Would You Jump?
A person is deciding whether or not to jump off of a high place into the arms of the Church which is promising to catch him. There are many bodies strewn around the feet of the church.
WOULD YOU JUMP?
Oh. Wait. I did! So. Many. Times.
I once heard a comedian talking about why less people are getting married. He compared it to crossing a busy street. What if you saw that half the people who tried were run over by a car? Would you try it if you knew there was a 50/50 chance of survival? Certainly not, especially if you didn’t need to get to the other side of the street. Same with marriage. Who wants to risk it?

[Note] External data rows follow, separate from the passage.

This is an optimization exercise on Yosys and OpenROAD, whose aim is small area, a short achievable clock period and few clock cycles per item, not a production implementation. Where RTL was checked, it was by simulation tests only, not by an equivalence proof against the original.

job 104:
## trilinear_interp_axis
module trilinear_interp_axis (
    input  logic         clk,
    input  logic         rstn,
    input  logic         in_valid,
    output logic         in_ready,
    input  logic [7:0]   frac_r,
    input  logic [7:0]   frac_g,
    input  logic [7:0]   frac_b,
    input  logic         mode,
    input  logic [7:0]   in_user,
    input  logic [191:0] pt_nbr,
    output logic         out_valid,
    input  logic         out_ready,
    output logic [23:0]  out_pt,
    output logic [7:0]   out_user
);
export LEC_CHECK = 0
export ABC_CLOCK_PERIOD_IN_PS = 3400
export CAP_MARGIN = 20
export CORE_MARGIN = 2
export CORE_UTILIZATION = 40
export SETUP_SLACK_MARGIN = 2.6
export SLEW_MARGIN = 20
create_clock -name core_clock -period 6.0 [get_ports {clk}]
run.sh (not shown) runs the stock make flow with config.mk's settings and CLKGATE_MAP_FILE= SYNTH_SCRIPT=/design/flow/synth_recipe.tcl, a recipe that flattens the netlist after the stock synthesis.
Relative to job 104, the following input files were edited for job 105:
diff --git a/flow/design.v b/flow/design.v
--- a/flow/design.v
+++ b/flow/design.v
@@ -16,15 +16,14 @@
 );
     logic [529:0] st1_d, st1_q;
     logic [145:0] st2_d, st2_q;
     logic [319:0] st3_d, st3_q;
     logic [76:0] st4_d, st4_q;
     logic [163:0] st5_d, st5_q;
-    logic [4:0] v_q;
-    logic [3:0] cnt, wp, rp;
-    logic [31:0] mem [8];
+    logic [31:0] st6_d, st6_q;
+    logic [5:0] v_q;
     wire [8:0] sel_r = {mode & frac_r[7], mode ? {8{frac_r[7]}} : frac_r};
     wire [8:0] sel_g0 = {mode & frac_g[7], mode ? {8{frac_g[7]}} : frac_g};
     wire [8:0] sel_b0 = {mode & frac_b[7], mode ? {8{frac_b[7]}} : frac_b};
     wire r0_m1 = sel_r[0] ? pt_nbr[24] : pt_nbr[0];
     wire r0_m2 = sel_r[0] ? pt_nbr[25] : pt_nbr[1];
     wire r0_m3 = sel_r[0] ? pt_nbr[26] : pt_nbr[2];
@@ -4214,34 +4213,27 @@
     wire b2_c4180 = (st5_q[159] & st5_q[160]) | (st5_q[159] & st5_q[161]) | (st5_q[160] & st5_q[161]);
     wire b2_s4181 = st5_q[162] ^ st5_q[163];
     wire b2_c4182 = st5_q[162] & st5_q[163];
     wire [17:0] b0_sum4183 = {b0_c4118, b0_s4117, b0_s4115, b0_s4113, b0_s4111, b0_s4109, b0_s4107, b0_s4105, b0_s4103, b0_s4101, b0_s4099, b0_s4097, b0_s4095, b0_s4093, b0_s4091, b0_s4089, b0_s4087, st5_q[17]} + {1'b0, b0_c4116, b0_c4114, b0_c4112, b0_c4110, b0_c4108, b0_c4106, b0_c4104, b0_c4102, b0_c4100, b0_c4098, b0_c4096, b0_c4094, b0_c4092, b0_c4090, b0_c4088, st5_q[21], st5_q[18]};
     wire [17:0] b1_sum4184 = {b1_c4150, b1_s4149, b1_s4147, b1_s4145, b1_s4143, b1_s4141, b1_s4139, b1_s4137, b1_s4135, b1_s4133, b1_s4131, b1_s4129, b1_s4127, b1_s4125, b1_s4123, b1_s4121, b1_s4119, st5_q[66]} + {1'b0, b1_c4148, b1_c4146, b1_c4144, b1_c4142, b1_c4140, b1_c4138, b1_c4136, b1_c4134, b1_c4132, b1_c4130, b1_c4128, b1_c4126, b1_c4124, b1_c4122, b1_c4120, st5_q[70], st5_q[67]};
     wire [17:0] b2_sum4185 = {b2_c4182, b2_s4181, b2_s4179, b2_s4177, b2_s4175, b2_s4173, b2_s4171, b2_s4169, b2_s4167, b2_s4165, b2_s4163, b2_s4161, b2_s4159, b2_s4157, b2_s4155, b2_s4153, b2_s4151, st5_q[115]} + {1'b0, b2_c4180, b2_c4178, b2_c4176, b2_c4174, b2_c4172, b2_c4170, b2_c4168, b2_c4166, b2_c4164, b2_c4162, b2_c4160, b2_c4158, b2_c4156, b2_c4154, b2_c4152, st5_q[119], st5_q[116]};
-    wire [31:0] res = {st5_q[7], st5_q[6], st5_q[5], st5_q[4], st5_q[3], st5_q[2], st5_q[1], st5_q[0], b2_sum4185[17], b2_sum4185[16], b2_sum4185[15], b2_sum4185[14], b2_sum4185[13], b2_sum4185[12], b2_sum4185[11], b2_sum4185[10], b1_sum4184[17], b1_sum4184[16], b1_sum4184[15], b1_sum4184[14], b1_sum4184[13], b1_sum4184[12], b1_sum4184[11], b1_sum4184[10], b0_sum4183[17], b0_sum4183[16], b0_sum4183[15], b0_sum4183[14], b0_sum4183[13], b0_sum4183[12], b0_sum4183[11], b0_sum4183[10]};
-    wire acc = in_valid && in_ready;
-    wire del = out_valid && out_ready;
-    assign in_ready = !cnt[3];
-    assign out_valid = wp != rp;
-    assign {out_user, out_pt} = mem[rp[2:0]];
+    assign st6_d = {b2_sum4185[17], b2_sum4185[16], b2_sum4185[15], b2_sum4185[14], b2_sum4185[13], b2_sum4185[12], b2_sum4185[11], b2_sum4185[10], b1_sum4184[17], b1_sum4184[16], b1_sum4184[15], b1_sum4184[14], b1_sum4184[13], b1_sum4184[12], b1_sum4184[11], b1_sum4184[10], b0_sum4183[17], b0_sum4183[16], b0_sum4183[15], b0_sum4183[14], b0_sum4183[13], b0_sum4183[12], b0_sum4183[11], b0_sum4183[10], st5_q[7], st5_q[6], st5_q[5], st5_q[4], st5_q[3], st5_q[2], st5_q[1], st5_q[0]};
+    assign out_pt = {st6_q[31], st6_q[30], st6_q[29], st6_q[28], st6_q[27], st6_q[26], st6_q[25], st6_q[24], st6_q[23], st6_q[22], st6_q[21], st6_q[20], st6_q[19], st6_q[18], st6_q[17], st6_q[16], st6_q[15], st6_q[14], st6_q[13], st6_q[12], st6_q[11], st6_q[10], st6_q[9], st6_q[8]};
+    assign out_user = {st6_q[7], st6_q[6], st6_q[5], st6_q[4], st6_q[3], st6_q[2], st6_q[1], st6_q[0]};
+    wire ce = !v_q[5] || out_ready;
+    assign in_ready = ce;
+    assign out_valid = v_q[5];
     always_ff @(posedge clk or negedge rstn) begin
-        if (!rstn) begin
-            v_q <= '0;
-            cnt <= '0;
-            wp  <= '0;
-            rp  <= '0;
-        end else begin
-            v_q <= {v_q[3:0], acc};
-            cnt <= cnt + 4'(acc) - 4'(del);
-            if (v_q[4]) wp <= wp + 1'b1;
-            if (del) rp <= rp + 1'b1;
-        end
+        if (!rstn) v_q <= '0;
+        else if (ce) v_q <= {v_q[4:0], in_valid};
     end
     always_ff @(posedge clk) begin
-        st1_q <= st1_d;
-        st2_q <= st2_d;
-        st3_q <= st3_d;
-        st4_q <= st4_d;
-        st5_q <= st5_d;
-        if (v_q[4]) mem[wp[2:0]] <= res;
+        if (ce) begin
+            st1_q <= st1_d;
+            st2_q <= st2_d;
+            st3_q <= st3_d;
+            st4_q <= st4_d;
+            st5_q <= st5_d;
+            st6_q <= st6_d;
+        end
     end
 endmodule
## What came out
[compare] base=job 104 new=job 105: routed wire length rose 6.8 mm; fraction of layout instances using a drive strength above 1 moved down. Looking at most frequent standard cell in the layout excluding fill and tap cells, the dfxtp_1 result is from job 104; the edfxtp_1 one comes from job 105. Job 105 reports its slowest cell on the critical path as fa_2 while job 104 reports dfrtp_4. Portion of the layout cell area used by non-clock buffers: job 105 vs job 104 up 0.20 points. Changes observed in job 105 relative to job 104: number of enable-type register cells in the synthesized netlist rose by about 400%; setup slack of the worst register-to-register path held; fmax increased about 10%; per-cell via count in the routed design went up 0.19; number of search-and-repair iterations in the first detailed-routing pass now sits higher. From job 104 to job 105 the numbers moved as follows: count of buffers inserted at the top-level ports barely changed; maximum number of pins on one net before global-route repair climbed 190%; number of vias in the routed layout climbed 0.46%; count of distinct cell types in the synthesized netlist dropped 8.
Testbench counts of job 105, summed over its fixed seeds: cycles 16,048, items 16,000.
No functional check of the RTL was part of job 104.

[re-timing with driven ports]
No port has a modelled driver above. Below, the same layouts with a new extraction and two added sets of constraints.
Step 1: set_driving_cell puts a clkbuf_16 on clk and a buf_2 on each other input, an assumption about the parent block.
Step 2, shift: input delay + t, output delay - t, t = (earliest + latest rising clock arrival at the registers) / 2. This alone moves slack from input paths to output paths.
a / b / c = ideal ports / drivers / drivers and shift; a / b = the first two.
run | t (ns) | setup slack, ns | worst hold slack (ns) | pins driven straight from the clock port
job 104 | 0.917 | 2.144 / 2.057 / 1.606 | 0.319 / 0.319 / 0.319 | 1
job 105 | 0.900 | 2.508 / 2.537 / 1.637 | 0.398 / 0.398 / 0.398 | 1
After both steps setup and hold are still met in every run listed. For job 105, which loses most, drivers alone change the setup slack by +0.029 ns; drivers and shift together by -0.871 ns.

Once, I was listening to the pastor/theologian Eugene Peterson at a conference for pastors (he wrote "The Message", etc.). He talked about when he planted the church and that his oversight committee kept checking in. After a while he began to feel as if the inquiries were automated. He started concocting worse and worse stories of what was happening and how terrible he was doing. The response was always a superficial one, like, “Glad you are doing well. In our prayers.”
The Church can’t love you.
My experience has been that when I’ve trusted the Church to catch me when I fall, or catch me when I jump into its promising arms, it fails and I get hurt.
It was years ago, during Peterson's talk, when I began to understand the reality of systems and systemic evil.
Years of research, observation, and experience have convinced me that the gravitational pull of all systems, including the Church, is towards the dehumanization of people and, as a result, their harm.
This sounds harsh, but it’s true.
Now, people WITHIN these systems can care and help people.
But, here’s the struggle: the system not only is victim to the gravitational pull towards the dehumanization of the people it claims to exist for, it also dehumanizes the people who work within and for the system.
The Church claims to exist to care for people. But too many of us who have been harmed by the Church know it fails to live up to this claim. On top of this, those of us who have worked for the Church and believed its claim to exist to care for people and signed up… we too have experienced the gravitational pull towards getting caught up in the dead bureaucracy of the system and as a result experience the hopelessness of reforming it.
This is why I constantly critique the Church and those who naïvely believe that it fulfills its claim to exist to love and help people. It’s a lie. It’s not true.
The Church doesn’t have feelings, so I don’t care how brutal my critiques seem. It’s because of the people who are a part of it and are affected by it. I, as a person, care for them, as people. We all should.
Interesting parallel: I watched the documentary “The Social Dilemma”. A critic of social media (another system) said, “It's the critics that drive improvement. It's the critics that are the true optimists" (Jaron Lanier).
Like all systems, the Church too is a system that we must closely monitor and constantly challenge to live up to its claim. Otherwise, it won’t.
And we will all suffer for it.
But, I’m a true optimist. I have hope that the Church will, at the right times and at the right places, fulfill its mission to love and help people.